CRIMES AND MISDEMEANORS
The Guy Who Maybe Had Tupac Shot in 1994 Is Going to Prison
By Amos Barshad at
Almost exactly one year ago, Dexter Isaac, an inmate serving a life sentence on a murder-for-hire conviction, went public with his involvement in the 1994 robbing and shooting of Tupac Shakur at Quad Studios in Manhattan. This was the incident that sparked the East Coast/West Coast hip-hop feud: Tupac was at Quad that night to meet Biggie Smalls and Sean "Diddy" (then Puff Daddy) Combs, and believed they were behind the assault. Within three years, both he and Biggie would be dead. And according to Isaac, who says he pulled the trigger that night at the recording studios, the whole thing was called in by James Rosemond, a.k.a. Jimmy Henchman, a rap music manager/hanger-on with a long list of criminal allegations to his name. Now Henchman's got one more notch on his rap sheet, and this one's a bit more concrete. The New York Times reports that on Tuesday a federal jury in Brooklyn convicted Jim of running a multi-million-dollar drug trafficking operation.

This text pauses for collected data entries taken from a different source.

**config.mk**
```make
export PLATFORM = sky130hd
export DESIGN_NAME = mem_arbiter_flat
export DESIGN_NICKNAME = d
export VERILOG_FILES = /design/src/rtl/mem_arbiter_if.sv /design/src/rtl/mem_arbiter.sv /design/src/flat_wrapper.sv
export SDC_FILE = /design/constraint.sdc
export NUM_CORES = 1
export LEC_CHECK = 0
export CORE_MARGIN = 1
export CORE_UTILIZATION = 50
export CTS_BUF_LIST = sky130_fd_sc_hd__clkbuf_4 sky130_fd_sc_hd__clkbuf_8
export CTS_CLUSTER_DIAMETER = 150
export DETAILED_ROUTE_END_ITERATION = 10
export DONT_BUFFER_PORTS = 1
export GPL_TIMING_DRIVEN = 0
export PLACE_DENSITY = 0.72
export SYNTH_ARGS = -nofsm -noshare
export SYNTH_HDL_FRONTEND = slang
export SYNTH_SLANG_ARGS = --single-unit
```
**constraint.sdc**
```tcl
create_clock -name clk -period 2.3 [get_ports clk]
set_input_delay 0.345 -clock clk [delete_from_list [all_inputs] [get_ports clk]]
set_output_delay 0.345 -clock clk [all_outputs]
set_load 0.03 [all_outputs]
```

Says U.S. attorney Loretta E. Lynch, who is apparently as awesome at convicting criminals as she is with providing punchy wrap-up quotes about said convictions: "Rosemond built and ran this drug trafficking organization in order to personally enrich himself and his associates. And profit he did. [Insert whatever dramatic pause noise you'd like.] The paydays are over for Jimmy Henchman.”